The days when the Commons took itself seriously and was taken by the outside world as a serious forum for world affairs appear to be over
Denis MacShane MP
The House of Commons is pushing itself to the margins by turning its back on the Arab revolt, says Denis MacShane.
The whole world is debating the uprisings of the peoples from the Straits of Gibraltar to the Gulf. Sky, Al Jazeera, CNN and the BBC offer gripping coverage. Newspaper reporting and analysis has been riveting. But there is one forum in Britain where debate on the unfolding events of world history is banned: the House of Commons.

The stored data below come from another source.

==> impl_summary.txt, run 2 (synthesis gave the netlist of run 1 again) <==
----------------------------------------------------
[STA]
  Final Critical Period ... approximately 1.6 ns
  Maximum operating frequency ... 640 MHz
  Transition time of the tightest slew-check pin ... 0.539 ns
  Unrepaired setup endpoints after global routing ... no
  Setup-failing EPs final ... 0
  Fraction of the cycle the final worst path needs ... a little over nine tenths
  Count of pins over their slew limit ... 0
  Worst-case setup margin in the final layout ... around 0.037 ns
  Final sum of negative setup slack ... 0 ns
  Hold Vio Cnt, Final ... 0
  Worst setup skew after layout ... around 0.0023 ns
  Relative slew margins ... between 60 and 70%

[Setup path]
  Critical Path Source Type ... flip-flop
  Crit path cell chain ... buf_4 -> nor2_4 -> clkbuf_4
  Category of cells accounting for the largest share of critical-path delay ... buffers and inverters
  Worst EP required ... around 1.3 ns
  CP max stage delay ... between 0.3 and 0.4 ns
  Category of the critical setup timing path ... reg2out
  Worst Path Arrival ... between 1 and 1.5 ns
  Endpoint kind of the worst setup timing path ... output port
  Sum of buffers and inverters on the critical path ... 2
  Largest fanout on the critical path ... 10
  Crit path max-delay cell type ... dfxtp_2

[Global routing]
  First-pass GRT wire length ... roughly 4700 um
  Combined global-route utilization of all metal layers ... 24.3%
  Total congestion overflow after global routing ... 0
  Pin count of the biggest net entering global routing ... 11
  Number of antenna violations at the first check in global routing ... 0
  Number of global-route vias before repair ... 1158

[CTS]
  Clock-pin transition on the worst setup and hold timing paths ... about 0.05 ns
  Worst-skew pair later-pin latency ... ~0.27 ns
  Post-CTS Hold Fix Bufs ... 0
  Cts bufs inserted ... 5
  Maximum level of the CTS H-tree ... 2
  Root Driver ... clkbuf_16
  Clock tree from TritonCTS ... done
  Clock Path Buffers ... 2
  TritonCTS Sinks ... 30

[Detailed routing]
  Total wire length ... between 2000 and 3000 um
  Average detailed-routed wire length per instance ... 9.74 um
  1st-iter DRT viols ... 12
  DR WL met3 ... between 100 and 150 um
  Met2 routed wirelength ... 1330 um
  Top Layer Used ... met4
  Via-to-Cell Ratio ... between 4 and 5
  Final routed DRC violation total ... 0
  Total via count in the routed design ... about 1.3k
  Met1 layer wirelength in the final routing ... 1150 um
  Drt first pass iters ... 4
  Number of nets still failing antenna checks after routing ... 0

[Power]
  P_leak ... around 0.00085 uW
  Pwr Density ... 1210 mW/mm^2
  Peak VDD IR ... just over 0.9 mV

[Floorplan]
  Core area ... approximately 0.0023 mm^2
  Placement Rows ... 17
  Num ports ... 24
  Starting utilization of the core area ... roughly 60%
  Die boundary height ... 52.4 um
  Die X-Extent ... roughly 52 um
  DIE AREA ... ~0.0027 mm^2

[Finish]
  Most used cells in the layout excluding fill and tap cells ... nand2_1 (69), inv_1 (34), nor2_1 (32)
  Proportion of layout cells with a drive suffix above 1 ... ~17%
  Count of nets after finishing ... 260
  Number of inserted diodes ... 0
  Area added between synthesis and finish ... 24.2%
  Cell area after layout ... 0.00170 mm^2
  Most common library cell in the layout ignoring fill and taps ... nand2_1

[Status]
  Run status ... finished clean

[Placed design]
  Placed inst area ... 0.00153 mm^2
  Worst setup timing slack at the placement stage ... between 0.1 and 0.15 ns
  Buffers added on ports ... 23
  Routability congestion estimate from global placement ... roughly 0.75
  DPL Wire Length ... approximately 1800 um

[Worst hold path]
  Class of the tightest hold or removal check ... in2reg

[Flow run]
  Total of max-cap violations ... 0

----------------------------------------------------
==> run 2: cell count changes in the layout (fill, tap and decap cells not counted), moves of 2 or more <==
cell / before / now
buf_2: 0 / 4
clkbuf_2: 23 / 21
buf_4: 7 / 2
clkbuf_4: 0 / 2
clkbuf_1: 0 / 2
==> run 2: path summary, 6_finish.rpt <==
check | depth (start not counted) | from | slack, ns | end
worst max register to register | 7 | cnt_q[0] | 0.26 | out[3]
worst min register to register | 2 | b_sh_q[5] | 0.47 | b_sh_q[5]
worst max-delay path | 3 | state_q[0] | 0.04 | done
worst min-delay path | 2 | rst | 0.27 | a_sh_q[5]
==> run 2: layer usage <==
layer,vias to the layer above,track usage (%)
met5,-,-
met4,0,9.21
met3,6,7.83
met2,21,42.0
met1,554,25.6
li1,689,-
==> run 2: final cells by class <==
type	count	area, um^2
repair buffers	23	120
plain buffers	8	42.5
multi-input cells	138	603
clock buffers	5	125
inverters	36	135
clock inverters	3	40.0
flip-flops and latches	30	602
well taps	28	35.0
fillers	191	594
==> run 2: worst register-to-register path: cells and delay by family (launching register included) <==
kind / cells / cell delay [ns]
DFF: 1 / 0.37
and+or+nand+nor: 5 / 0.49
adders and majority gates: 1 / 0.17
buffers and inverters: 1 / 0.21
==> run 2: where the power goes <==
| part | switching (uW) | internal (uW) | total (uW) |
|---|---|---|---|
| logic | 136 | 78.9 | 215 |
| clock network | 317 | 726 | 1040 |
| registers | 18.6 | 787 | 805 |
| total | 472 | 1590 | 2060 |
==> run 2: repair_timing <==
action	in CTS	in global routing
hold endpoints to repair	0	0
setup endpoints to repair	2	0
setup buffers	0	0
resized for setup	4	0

There has not been a single debate on international affairs in recent months, let alone recent weeks in the Commons. The government has offered two brief statements on the Middle East since the crisis began with the selfimmolation of an unemployed Tunisian in mid-December.
The Speaker has granted an urgent question which brought William Hague to the Commons to be asked why he had not banned the export of made-in-Britain weaponry and security kit designed to put down demonstrations in Bahrain.
And after his visit to Egypt and important speech in Kuwait, the prime minister will presumably make a statement this week. But statements and urgent questions are no substitute for debate. They allow a one-line point from MPs which is easily parried by the minister at the Despatch Box. They are better than nothing but are no substitute for proper argument, made in speeches with real content.
This is not about party difference. International policy does not stop at the water’s edge. Whether endorsing the previous Conservative government over its appeasement of Slobodan Milosevic at Srebrenica or debating policy in Afghanistan, there are as many divisions within parties as between the two sides of the Commons.
But these discussions now take place everywhere except in the Commons. There are three ways a topic – other than a government bill – can be debated at full length in the Commons. The government can decide to table a motion, as can the opposition on 20 days a year.
In a new Commons development, the backbench business committee can also decide what should be debated on 35 days a year. The government has now opted out of organising international debates. There used to be a debate before each European Council. In 1994 I made my maiden speech in one such debate along with Sir Edward Heath, Peter Shore, and Douglas Hurd. These European debates have now been abolished.
In the week before the recess, the backbench business committee invited myself and Douglas Carswell, the Conservative MP, to put forward the case for a debate on international policy on the Monday after the recess when an empty six-hour debate slot had to be filled. Carswell is as fiercely Eurosceptic as I am pro-European.
But we both want the Commons to hold the government to account on foreign affairs. The chance to allow the Commons to discuss the crisis in world history was not taken up. Instead a debate on the Big Society will fill Hansard. The issue is worthy enough but it is safe to say that all the Tory speakers will endorse their prime minister and Labour MPs will not.
The backbench committee are decent people. They reflect today’s Commons. Each Thursday, the amiable and respected Commons leader, Sir George Young, is asked by 40 or more MPs if he will grant a debate on a topic. At best one, or perhaps a second, MP will request a debate on foreign policy.
So gradually, the Commons is turning its back on what happens outside our shores. MPs are becoming more and more constituency social workers with a side-passion on AV or phone-hacking.
The days when the Commons took itself seriously and was taken by the outside world as a serious forum for world affairs appear to be over. But MPs have no-one to blame but themselves.
Denis MacShane is the MP for Rotherham and was PPS and a minister at the Foreign Office, 1997-2005.